#### Data excerpts

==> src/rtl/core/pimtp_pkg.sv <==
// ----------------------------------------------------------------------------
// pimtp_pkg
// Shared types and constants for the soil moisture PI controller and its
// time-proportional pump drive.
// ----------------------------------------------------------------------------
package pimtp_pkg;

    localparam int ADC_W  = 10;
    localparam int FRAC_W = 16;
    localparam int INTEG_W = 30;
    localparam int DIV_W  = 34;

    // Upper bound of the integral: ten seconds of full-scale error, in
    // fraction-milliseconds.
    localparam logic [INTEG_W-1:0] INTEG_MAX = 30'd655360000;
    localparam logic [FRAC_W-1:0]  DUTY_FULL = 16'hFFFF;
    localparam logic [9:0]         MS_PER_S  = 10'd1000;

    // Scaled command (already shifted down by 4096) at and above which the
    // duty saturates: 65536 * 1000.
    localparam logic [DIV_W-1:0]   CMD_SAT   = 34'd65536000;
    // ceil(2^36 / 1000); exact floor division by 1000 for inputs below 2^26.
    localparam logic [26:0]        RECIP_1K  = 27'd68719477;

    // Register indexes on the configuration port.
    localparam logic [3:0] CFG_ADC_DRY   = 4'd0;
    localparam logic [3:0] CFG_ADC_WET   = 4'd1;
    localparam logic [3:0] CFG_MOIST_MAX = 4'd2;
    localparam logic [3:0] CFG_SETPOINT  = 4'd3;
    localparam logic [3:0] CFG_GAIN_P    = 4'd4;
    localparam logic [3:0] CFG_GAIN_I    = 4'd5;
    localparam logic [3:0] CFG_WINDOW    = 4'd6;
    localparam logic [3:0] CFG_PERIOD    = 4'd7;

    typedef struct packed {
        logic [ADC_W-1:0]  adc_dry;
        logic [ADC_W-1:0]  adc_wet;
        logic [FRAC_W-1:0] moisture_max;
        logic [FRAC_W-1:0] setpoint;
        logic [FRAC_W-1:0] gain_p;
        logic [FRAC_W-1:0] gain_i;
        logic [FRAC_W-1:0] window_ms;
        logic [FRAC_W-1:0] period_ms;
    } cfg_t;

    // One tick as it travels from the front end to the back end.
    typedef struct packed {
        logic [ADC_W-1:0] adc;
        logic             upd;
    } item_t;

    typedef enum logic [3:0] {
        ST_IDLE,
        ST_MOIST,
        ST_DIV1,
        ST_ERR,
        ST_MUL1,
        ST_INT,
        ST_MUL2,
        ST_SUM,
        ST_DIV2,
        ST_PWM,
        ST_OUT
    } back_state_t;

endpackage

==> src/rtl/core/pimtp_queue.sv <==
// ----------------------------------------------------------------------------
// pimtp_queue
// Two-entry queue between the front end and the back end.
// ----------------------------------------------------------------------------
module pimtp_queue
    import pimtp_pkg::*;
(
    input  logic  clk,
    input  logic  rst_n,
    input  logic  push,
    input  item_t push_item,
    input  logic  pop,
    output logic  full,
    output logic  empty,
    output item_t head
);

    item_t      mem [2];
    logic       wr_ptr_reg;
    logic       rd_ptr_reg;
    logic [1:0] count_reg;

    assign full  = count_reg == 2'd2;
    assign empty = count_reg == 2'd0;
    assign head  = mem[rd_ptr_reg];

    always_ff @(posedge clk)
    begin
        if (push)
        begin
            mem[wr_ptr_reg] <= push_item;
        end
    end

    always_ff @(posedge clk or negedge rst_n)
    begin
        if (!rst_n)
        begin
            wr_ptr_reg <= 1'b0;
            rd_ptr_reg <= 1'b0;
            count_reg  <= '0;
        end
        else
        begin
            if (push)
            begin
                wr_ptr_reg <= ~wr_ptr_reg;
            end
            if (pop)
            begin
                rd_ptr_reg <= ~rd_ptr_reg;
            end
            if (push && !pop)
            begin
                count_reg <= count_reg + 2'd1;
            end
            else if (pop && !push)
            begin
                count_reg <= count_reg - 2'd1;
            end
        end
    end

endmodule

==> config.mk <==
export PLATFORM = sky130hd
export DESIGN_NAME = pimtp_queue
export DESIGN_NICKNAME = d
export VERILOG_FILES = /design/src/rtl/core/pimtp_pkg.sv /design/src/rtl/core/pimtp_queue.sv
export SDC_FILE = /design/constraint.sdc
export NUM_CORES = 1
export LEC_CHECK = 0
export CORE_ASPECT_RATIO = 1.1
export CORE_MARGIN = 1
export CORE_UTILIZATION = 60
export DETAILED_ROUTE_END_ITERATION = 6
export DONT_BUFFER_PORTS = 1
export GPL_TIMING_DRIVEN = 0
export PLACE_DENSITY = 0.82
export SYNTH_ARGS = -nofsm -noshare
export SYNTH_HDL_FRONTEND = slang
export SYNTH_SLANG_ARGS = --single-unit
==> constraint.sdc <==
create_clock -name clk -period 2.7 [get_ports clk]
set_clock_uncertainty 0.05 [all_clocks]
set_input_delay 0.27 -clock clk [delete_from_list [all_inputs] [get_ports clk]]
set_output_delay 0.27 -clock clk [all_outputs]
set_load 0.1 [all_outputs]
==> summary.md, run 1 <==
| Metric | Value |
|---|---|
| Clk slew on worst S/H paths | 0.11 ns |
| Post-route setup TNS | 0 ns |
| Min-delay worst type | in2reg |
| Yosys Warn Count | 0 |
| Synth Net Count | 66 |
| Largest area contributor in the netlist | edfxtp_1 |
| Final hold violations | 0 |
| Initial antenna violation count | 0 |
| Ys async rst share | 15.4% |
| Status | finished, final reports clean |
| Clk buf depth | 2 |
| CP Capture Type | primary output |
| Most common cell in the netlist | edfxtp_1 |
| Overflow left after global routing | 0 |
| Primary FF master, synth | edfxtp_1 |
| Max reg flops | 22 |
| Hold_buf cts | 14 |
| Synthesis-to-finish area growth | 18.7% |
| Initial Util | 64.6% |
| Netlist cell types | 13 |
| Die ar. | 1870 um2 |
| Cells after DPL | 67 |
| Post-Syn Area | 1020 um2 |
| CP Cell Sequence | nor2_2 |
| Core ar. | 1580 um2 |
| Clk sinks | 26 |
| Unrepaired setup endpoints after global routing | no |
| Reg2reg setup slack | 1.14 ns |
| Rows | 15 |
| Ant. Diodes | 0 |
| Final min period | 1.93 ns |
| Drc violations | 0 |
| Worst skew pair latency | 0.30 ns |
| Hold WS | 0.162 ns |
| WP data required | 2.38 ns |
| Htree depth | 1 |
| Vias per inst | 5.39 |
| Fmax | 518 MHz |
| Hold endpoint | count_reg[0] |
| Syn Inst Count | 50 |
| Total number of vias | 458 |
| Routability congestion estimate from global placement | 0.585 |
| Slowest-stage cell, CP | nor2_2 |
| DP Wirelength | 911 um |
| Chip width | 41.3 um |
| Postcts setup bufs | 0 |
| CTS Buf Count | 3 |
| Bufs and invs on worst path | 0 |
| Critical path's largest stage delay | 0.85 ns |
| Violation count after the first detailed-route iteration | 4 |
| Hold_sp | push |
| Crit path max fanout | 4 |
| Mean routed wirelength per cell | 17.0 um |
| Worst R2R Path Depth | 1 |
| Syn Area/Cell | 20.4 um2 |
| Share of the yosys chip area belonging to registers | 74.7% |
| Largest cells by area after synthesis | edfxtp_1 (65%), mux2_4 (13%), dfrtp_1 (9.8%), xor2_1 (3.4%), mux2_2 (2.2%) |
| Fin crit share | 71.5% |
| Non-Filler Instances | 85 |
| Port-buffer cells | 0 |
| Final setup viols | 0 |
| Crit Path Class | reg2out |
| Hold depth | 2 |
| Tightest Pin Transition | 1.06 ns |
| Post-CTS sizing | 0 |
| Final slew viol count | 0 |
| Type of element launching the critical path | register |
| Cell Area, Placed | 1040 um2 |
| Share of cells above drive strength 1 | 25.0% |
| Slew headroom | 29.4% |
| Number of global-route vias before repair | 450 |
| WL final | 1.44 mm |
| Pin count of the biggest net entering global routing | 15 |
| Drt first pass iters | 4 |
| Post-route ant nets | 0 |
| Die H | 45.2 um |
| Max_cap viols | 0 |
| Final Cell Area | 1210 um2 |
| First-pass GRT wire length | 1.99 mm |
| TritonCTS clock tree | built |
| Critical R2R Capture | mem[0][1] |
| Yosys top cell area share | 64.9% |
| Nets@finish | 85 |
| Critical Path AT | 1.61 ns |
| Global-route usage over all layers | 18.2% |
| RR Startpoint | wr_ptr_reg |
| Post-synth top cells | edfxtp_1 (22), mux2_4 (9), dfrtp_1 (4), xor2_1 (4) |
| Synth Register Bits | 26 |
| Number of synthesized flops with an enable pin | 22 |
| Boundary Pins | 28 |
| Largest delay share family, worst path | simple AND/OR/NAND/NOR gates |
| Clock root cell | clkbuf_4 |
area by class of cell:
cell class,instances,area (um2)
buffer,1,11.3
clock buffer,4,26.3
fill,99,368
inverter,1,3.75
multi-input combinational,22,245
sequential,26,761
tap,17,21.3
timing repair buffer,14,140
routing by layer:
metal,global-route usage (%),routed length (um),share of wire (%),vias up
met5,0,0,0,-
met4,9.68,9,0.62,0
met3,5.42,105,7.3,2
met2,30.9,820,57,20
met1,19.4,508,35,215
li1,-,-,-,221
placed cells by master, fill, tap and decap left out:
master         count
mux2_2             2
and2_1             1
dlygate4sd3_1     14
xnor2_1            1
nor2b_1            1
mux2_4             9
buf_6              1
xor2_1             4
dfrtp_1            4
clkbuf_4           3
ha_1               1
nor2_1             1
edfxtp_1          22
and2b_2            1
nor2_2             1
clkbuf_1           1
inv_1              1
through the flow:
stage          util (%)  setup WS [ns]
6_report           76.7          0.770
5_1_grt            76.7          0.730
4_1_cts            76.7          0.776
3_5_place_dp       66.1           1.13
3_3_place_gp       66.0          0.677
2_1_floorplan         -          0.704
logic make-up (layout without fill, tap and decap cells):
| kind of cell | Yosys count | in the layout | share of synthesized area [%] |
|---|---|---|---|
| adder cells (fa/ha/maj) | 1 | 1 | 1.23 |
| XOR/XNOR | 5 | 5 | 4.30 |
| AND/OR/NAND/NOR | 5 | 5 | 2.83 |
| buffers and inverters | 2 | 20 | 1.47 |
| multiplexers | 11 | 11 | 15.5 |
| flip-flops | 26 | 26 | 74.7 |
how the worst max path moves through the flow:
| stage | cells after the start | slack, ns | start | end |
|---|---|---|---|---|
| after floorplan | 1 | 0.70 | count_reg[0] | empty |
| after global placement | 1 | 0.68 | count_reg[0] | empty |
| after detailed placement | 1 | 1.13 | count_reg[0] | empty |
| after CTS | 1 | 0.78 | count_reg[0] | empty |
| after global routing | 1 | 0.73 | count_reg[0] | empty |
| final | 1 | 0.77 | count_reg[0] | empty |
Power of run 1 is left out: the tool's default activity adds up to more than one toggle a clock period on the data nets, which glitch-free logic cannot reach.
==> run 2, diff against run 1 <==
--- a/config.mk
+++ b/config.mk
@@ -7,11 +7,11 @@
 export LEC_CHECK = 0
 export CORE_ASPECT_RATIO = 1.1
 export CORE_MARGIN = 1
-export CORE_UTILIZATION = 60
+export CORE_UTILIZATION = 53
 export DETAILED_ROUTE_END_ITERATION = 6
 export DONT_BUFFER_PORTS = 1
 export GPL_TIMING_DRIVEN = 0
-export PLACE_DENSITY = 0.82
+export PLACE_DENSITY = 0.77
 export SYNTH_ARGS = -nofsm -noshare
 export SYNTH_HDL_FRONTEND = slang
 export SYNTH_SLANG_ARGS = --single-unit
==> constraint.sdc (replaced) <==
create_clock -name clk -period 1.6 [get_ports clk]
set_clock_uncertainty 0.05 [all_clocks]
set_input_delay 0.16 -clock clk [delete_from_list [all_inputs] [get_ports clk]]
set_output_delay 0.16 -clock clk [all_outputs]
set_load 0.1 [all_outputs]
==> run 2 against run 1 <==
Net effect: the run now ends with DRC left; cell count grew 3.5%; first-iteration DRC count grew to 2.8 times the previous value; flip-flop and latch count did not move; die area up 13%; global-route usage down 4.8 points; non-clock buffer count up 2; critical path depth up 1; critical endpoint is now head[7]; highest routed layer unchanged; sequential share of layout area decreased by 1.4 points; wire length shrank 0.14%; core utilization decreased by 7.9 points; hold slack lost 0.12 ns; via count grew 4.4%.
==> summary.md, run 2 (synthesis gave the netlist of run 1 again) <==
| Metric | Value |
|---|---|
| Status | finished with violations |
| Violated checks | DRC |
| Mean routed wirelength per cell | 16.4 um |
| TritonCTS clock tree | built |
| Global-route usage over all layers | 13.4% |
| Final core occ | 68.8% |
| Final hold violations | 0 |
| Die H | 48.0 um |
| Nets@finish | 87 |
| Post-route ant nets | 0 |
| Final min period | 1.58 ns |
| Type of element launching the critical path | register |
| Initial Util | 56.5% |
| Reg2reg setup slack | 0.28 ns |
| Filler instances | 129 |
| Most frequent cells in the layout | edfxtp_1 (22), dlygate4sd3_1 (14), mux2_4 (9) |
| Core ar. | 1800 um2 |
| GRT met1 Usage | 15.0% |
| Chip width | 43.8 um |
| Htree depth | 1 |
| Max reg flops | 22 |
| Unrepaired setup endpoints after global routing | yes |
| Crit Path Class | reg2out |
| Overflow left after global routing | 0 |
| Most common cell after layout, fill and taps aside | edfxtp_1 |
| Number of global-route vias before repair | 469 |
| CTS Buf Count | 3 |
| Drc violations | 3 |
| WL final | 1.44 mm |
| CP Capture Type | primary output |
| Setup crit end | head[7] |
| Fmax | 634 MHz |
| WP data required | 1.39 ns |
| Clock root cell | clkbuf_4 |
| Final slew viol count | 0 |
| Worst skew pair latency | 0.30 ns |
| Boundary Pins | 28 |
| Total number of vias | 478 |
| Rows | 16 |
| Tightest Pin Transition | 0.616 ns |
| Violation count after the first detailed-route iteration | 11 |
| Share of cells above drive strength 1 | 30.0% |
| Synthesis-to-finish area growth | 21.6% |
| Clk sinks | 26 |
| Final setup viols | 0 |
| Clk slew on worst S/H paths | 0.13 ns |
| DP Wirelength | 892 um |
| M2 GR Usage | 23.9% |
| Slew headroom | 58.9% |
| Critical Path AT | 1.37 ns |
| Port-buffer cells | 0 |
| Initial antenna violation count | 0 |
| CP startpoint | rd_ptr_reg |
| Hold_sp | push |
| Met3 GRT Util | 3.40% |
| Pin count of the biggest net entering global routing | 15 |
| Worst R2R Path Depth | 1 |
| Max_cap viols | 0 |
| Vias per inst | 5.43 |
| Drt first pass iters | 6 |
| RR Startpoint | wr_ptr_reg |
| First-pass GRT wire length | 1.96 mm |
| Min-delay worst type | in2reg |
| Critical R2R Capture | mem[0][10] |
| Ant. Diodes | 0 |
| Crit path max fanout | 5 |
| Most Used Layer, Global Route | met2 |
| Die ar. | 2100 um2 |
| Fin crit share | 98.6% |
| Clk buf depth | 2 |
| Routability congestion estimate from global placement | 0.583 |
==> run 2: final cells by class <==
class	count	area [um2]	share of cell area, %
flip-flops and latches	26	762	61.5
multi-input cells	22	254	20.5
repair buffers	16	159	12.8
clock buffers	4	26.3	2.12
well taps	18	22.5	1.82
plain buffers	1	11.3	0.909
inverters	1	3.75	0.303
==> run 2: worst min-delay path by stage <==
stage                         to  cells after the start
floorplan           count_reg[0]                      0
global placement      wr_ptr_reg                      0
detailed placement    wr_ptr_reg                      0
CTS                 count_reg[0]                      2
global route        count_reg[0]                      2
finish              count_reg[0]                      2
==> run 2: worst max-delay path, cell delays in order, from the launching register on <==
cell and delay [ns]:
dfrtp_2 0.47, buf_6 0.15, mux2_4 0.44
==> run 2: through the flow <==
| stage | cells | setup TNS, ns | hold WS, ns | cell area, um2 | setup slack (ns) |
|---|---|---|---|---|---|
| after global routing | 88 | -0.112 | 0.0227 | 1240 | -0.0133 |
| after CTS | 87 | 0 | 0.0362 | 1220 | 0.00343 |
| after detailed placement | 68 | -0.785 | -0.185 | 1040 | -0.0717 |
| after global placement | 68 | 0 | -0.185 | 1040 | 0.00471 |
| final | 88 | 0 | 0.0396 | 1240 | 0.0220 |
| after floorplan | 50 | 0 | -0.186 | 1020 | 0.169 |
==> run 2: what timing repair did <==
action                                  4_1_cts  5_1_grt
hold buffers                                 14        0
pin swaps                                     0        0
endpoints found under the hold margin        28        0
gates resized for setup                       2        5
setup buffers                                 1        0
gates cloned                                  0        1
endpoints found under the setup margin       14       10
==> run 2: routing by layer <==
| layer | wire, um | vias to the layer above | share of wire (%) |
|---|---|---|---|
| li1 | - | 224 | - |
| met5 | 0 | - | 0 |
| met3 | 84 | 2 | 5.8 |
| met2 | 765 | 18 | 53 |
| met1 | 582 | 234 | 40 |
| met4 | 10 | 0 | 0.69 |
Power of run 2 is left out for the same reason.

########

§ Problem description: Copy out precisely the lines from the line with "1020 | 0.169 |" to the line with "endpoints found under the setup" in the material above, including those two lines and omitting all the rest.

§ Exercise answer:
| after floorplan | 50 | 0 | -0.186 | 1020 | 0.169 |
==> run 2: what timing repair did <==
action                                  4_1_cts  5_1_grt
hold buffers                                 14        0
pin swaps                                     0        0
endpoints found under the hold margin        28        0
gates resized for setup                       2        5
setup buffers                                 1        0
gates cloned                                  0        1
endpoints found under the setup margin       14       10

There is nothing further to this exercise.